Work request
Please return the lines below verbatim, beginning at the one that has "synthSimpleGateAreaFrac_pct = 12.0" and stopping after the one that has "ff2ff_path_depth = 2", and add no other lines.

Saved data entries

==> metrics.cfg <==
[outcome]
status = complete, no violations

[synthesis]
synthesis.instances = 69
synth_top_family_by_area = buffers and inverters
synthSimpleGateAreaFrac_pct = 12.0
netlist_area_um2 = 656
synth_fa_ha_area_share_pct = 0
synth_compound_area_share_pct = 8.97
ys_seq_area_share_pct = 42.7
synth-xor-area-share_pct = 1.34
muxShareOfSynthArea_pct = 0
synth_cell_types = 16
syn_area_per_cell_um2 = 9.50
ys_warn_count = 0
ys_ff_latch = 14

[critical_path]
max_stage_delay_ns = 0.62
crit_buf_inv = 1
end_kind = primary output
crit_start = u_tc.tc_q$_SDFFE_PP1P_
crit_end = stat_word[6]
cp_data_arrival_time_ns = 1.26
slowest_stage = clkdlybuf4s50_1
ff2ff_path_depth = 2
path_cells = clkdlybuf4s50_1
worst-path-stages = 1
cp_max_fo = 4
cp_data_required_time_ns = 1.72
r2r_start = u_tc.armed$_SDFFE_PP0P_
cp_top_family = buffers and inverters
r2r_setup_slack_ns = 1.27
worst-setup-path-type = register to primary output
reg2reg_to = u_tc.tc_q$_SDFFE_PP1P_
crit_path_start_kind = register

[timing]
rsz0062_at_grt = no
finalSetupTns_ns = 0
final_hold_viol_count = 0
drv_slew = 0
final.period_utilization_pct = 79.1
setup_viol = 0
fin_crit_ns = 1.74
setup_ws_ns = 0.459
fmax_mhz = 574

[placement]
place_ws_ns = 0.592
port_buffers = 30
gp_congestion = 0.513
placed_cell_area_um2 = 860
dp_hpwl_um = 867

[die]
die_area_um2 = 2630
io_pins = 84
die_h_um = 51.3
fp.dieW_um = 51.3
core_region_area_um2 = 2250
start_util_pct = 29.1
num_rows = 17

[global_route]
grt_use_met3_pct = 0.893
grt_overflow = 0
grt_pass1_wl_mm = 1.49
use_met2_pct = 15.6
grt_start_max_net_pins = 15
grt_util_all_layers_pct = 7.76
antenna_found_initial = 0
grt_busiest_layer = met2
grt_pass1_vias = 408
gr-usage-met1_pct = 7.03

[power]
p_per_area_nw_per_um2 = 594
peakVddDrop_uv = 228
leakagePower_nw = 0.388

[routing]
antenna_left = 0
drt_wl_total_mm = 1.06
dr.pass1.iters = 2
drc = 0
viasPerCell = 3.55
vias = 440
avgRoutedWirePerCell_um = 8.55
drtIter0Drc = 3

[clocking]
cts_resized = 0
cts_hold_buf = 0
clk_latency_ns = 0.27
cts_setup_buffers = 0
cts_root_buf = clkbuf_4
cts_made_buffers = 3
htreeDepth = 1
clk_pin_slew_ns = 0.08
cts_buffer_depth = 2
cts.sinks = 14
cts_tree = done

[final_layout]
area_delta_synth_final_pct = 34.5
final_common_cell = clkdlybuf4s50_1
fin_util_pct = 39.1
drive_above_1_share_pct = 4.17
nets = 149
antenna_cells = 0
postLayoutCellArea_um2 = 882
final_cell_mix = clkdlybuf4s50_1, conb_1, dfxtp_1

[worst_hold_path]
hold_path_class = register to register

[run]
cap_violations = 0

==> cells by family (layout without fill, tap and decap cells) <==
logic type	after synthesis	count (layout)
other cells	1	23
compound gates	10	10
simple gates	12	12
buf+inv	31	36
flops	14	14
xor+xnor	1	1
[src/rtl/tmr_irq_unit.sv]
module tmr_irq_unit #(
  parameter int PRESC_W = 32,
  parameter int N_PER   = 2,
  parameter int N_ALM   = 2,
  localparam int SEL_W  = $clog2(PRESC_W),
  localparam int ALM_LO = 1 + N_PER,
  localparam int CRDY   = ALM_LO + N_ALM,
  localparam int SRDY   = CRDY + 1,
  localparam int NSRC   = SRDY + 1
) (
  input  logic                   clk,
  input  logic                   rst_n,
  input  logic                   ovf_evt,
  input  logic [N_ALM-1:0]       alm_evt,
  input  logic [PRESC_W-1:0]     presc_val,
  input  logic [N_PER*SEL_W-1:0] per_sel,
  input  logic                   clk_busy,
  input  logic                   sync_busy,
  input  logic [NSRC-1:0]        mask_set,
  input  logic [NSRC-1:0]        mask_clr,
  input  logic [NSRC-1:0]        stat_clr,
  output logic [NSRC-1:0]        status,
  output logic [NSRC-1:0]        mask,
  output logic [NSRC-1:0]        req,
  output logic                   irq
);

  logic [N_PER-1:0] tap_now, tap_prev, per_hit;
  logic             cb_prev, sb_prev;
  logic [NSRC-1:0]  set_vec, status_q, mask_q;
  logic             irq_q;

  for (genvar g = 0; g < N_PER; g++) begin : g_tap
    assign tap_now[g] = presc_val[per_sel[g*SEL_W +: SEL_W]];
  end

  assign per_hit = tap_now & ~tap_prev;
  assign set_vec = {~sync_busy & sb_prev, ~clk_busy & cb_prev, alm_evt, per_hit, ovf_evt};

  always_ff @(posedge clk) begin
    if (!rst_n) begin
      tap_prev <= '1;
      cb_prev  <= 1'b0;
      sb_prev  <= 1'b0;
      status_q <= '0;
      mask_q   <= '0;
      irq_q    <= 1'b0;
    end else begin
      tap_prev <= tap_now;
      cb_prev  <= clk_busy;
      sb_prev  <= sync_busy;
      status_q <= (status_q & ~stat_clr) | set_vec;
      mask_q   <= (mask_q & ~mask_clr) | mask_set;
      irq_q    <= |(status_q & mask_q);
    end
  end

  assign status = status_q;
  assign mask   = mask_q;
  assign req    = status_q & mask_q;
  assign irq    = irq_q;

  TIU_OVF_SETS: assert property (@(posedge clk) disable iff (!rst_n)
    ovf_evt |=> status[0]);
  TIU_ALM_SETS: assert property (@(posedge clk) disable iff (!rst_n)
    |alm_evt |=> ((status[CRDY-1:ALM_LO] & $past(alm_evt)) == $past(alm_evt)));
  TIU_STAT_STICKY: assert property (@(posedge clk) disable iff (!rst_n)
    1'b1 |=> ((($past(status) & ~$past(stat_clr)) & ~status) == '0));
  TIU_MASK_SET: assert property (@(posedge clk) disable iff (!rst_n)
    |mask_set |=> (($past(mask_set) & ~mask) == '0));
  TIU_MASK_CLR: assert property (@(posedge clk) disable iff (!rst_n)
    |mask_clr |=> (($past(mask_clr & ~mask_set) & mask) == '0));
  TIU_REQ_MASKED: assert property (@(posedge clk) disable iff (!rst_n)
    (req & ~mask) == '0);
  TIU_IRQ_RISE: assert property (@(posedge clk) disable iff (!rst_n)
    |req |=> irq);
  TIU_IRQ_QUIET: assert property (@(posedge clk) disable iff (!rst_n)
    !(|req) |=> !irq);

endmodule
### config.mk
export PLATFORM = sky130hd
export DESIGN_NAME = stack_core
export DESIGN_NICKNAME = d
export VERILOG_FILES = /design/src/rtl/stack_core_pkg.sv /design/src/rtl/stack_decode.sv /design/src/rtl/stack_alu.sv /design/src/rtl/stack_core.sv
export SDC_FILE = /design/constraint.sdc
export NUM_CORES = 1
export LEC_CHECK = 0
export ABC_AREA = 1
export BUFFER_PORTS_ARGS = -buffer_cell sky130_fd_sc_hd__clkbuf_2
export CORE_MARGIN = 1.5
export CORE_UTILIZATION = 35
export DETAILED_ROUTE_END_ITERATION = 7
export GPL_TIMING_DRIVEN = 1
export MAX_ROUTING_LAYER = met4
export PLACE_DENSITY = 0.62
export SLEW_MARGIN = 20
export SYNTH_ARGS = -nofsm -noshare
export SYNTH_HDL_FRONTEND = slang
export SYNTH_SLANG_ARGS = --single-unit
### constraint.sdc
create_clock -name clk -period 4 [get_ports clk]
set_clock_uncertainty 0.15 [all_clocks]
set_input_delay 1.2 -clock clk [delete_from_list [all_inputs] [get_ports clk]]
set_output_delay 1.2 -clock clk [all_outputs]
set_load 0.1 [all_outputs]
### src/rtl/stack_core_pkg.sv
// Shared types for the stack bytecode core: sequencer states, opcode
// classes and ALU operations. Assumes byte-wide opcodes.
package stack_core_pkg;

    typedef enum logic [3:0] {
        ST_FETCH, ST_DECODE, ST_PUSH, ST_READ, ST_WAIT,
        ST_USE, ST_WRITE, ST_SWAP_HI, ST_SWAP_LO, ST_HALT
    } state_e;

    typedef enum logic [2:0] {
        CL_NOP, CL_BIPUSH, CL_DUP, CL_POP, CL_SWAP, CL_BIN, CL_UNIMPL, CL_ILLEGAL
    } op_class_e;

    typedef enum logic [1:0] {
        ALU_ADD, ALU_SUB, ALU_AND, ALU_OR
    } alu_op_e;

endpackage

### src/rtl/stack_decode.sv
// Opcode classifier: maps an opcode byte to its sequencing class and,
// for two-operand opcodes, the ALU operation. Purely combinational.
module stack_decode
    import stack_core_pkg::*;
(
    input  logic [7:0] opcode,
    output op_class_e  cls,
    output alu_op_e    alu_op
);
    // classify the byte
    always_comb begin
        cls    = CL_ILLEGAL;
        alu_op = ALU_ADD;
        unique case (opcode)
            8'h00: cls = CL_NOP;
            8'h10: cls = CL_BIPUSH;
            8'h59: cls = CL_DUP;
            8'h57: cls = CL_POP;
            8'h5F: cls = CL_SWAP;
            8'h60: begin cls = CL_BIN; alu_op = ALU_ADD; end
            8'h64: begin cls = CL_BIN; alu_op = ALU_SUB; end
            8'h7E: begin cls = CL_BIN; alu_op = ALU_AND; end
            8'hB0: begin cls = CL_BIN; alu_op = ALU_OR;  end
            8'h13, 8'h15, 8'h36, 8'h84, 8'h99, 8'h9B,
            8'h9F, 8'hA7, 8'hAC, 8'hB6, 8'hC4: cls = CL_UNIMPL;
            default: cls = CL_ILLEGAL;
        endcase
    end
endmodule

### src/rtl/stack_alu.sv
// Two-operand ALU: combines the word popped from memory (lhs) with the
// saved top of stack (rhs). Subtraction is lhs minus rhs.
module stack_alu
    import stack_core_pkg::*;
#(
    parameter int DW = 32
) (
    input  logic [DW-1:0] lhs,
    input  logic [DW-1:0] rhs,
    input  alu_op_e       op,
    output logic [DW-1:0] y
);
    // select the operation
    always_comb begin
        unique case (op)
            ALU_ADD: y = lhs + rhs;
            ALU_SUB: y = lhs - rhs;
            ALU_AND: y = lhs & rhs;
            default: y = lhs | rhs;
        endcase
    end
endmodule
**config.mk**
```make
export PLATFORM = sky130hd
export DESIGN_NAME = clkgen_tri
export DESIGN_NICKNAME = d
export VERILOG_FILES = /design/src/rtl/clkgen_tri.sv
export SDC_FILE = /design/constraint.sdc
export NUM_CORES = 1
export LEC_CHECK = 0
export ABC_AREA = 1
export ABC_CLOCK_PERIOD_IN_PS = 1550
export BUFFER_PORTS_ARGS = -buffer_cell sky130_fd_sc_hd__buf_2
export CORE_MARGIN = 1
export CORE_UTILIZATION = 57
export DETAILED_ROUTE_END_ITERATION = 16
export PLACE_DENSITY_LB_ADDON = 0.2
export SLEW_MARGIN = 10
export SYNTH_ARGS = -nofsm -noshare
export SYNTH_HDL_FRONTEND = slang
export SYNTH_SLANG_ARGS = --single-unit
```
**constraint.sdc**
```tcl
create_clock -name osc -period 1.55 [get_ports osc]
set_clock_uncertainty 0.1 [all_clocks]
set_input_delay 0.155 -clock osc [delete_from_list [all_inputs] [get_ports osc]]
set_output_delay 0.155 -clock osc [all_outputs]
set_load 0.01 [all_outputs]
```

Task result
synthSimpleGateAreaFrac_pct = 12.0
netlist_area_um2 = 656
synth_fa_ha_area_share_pct = 0
synth_compound_area_share_pct = 8.97
ys_seq_area_share_pct = 42.7
synth-xor-area-share_pct = 1.34
muxShareOfSynthArea_pct = 0
synth_cell_types = 16
syn_area_per_cell_um2 = 9.50
ys_warn_count = 0
ys_ff_latch = 14

[critical_path]
max_stage_delay_ns = 0.62
crit_buf_inv = 1
end_kind = primary output
crit_start = u_tc.tc_q$_SDFFE_PP1P_
crit_end = stat_word[6]
cp_data_arrival_time_ns = 1.26
slowest_stage = clkdlybuf4s50_1
ff2ff_path_depth = 2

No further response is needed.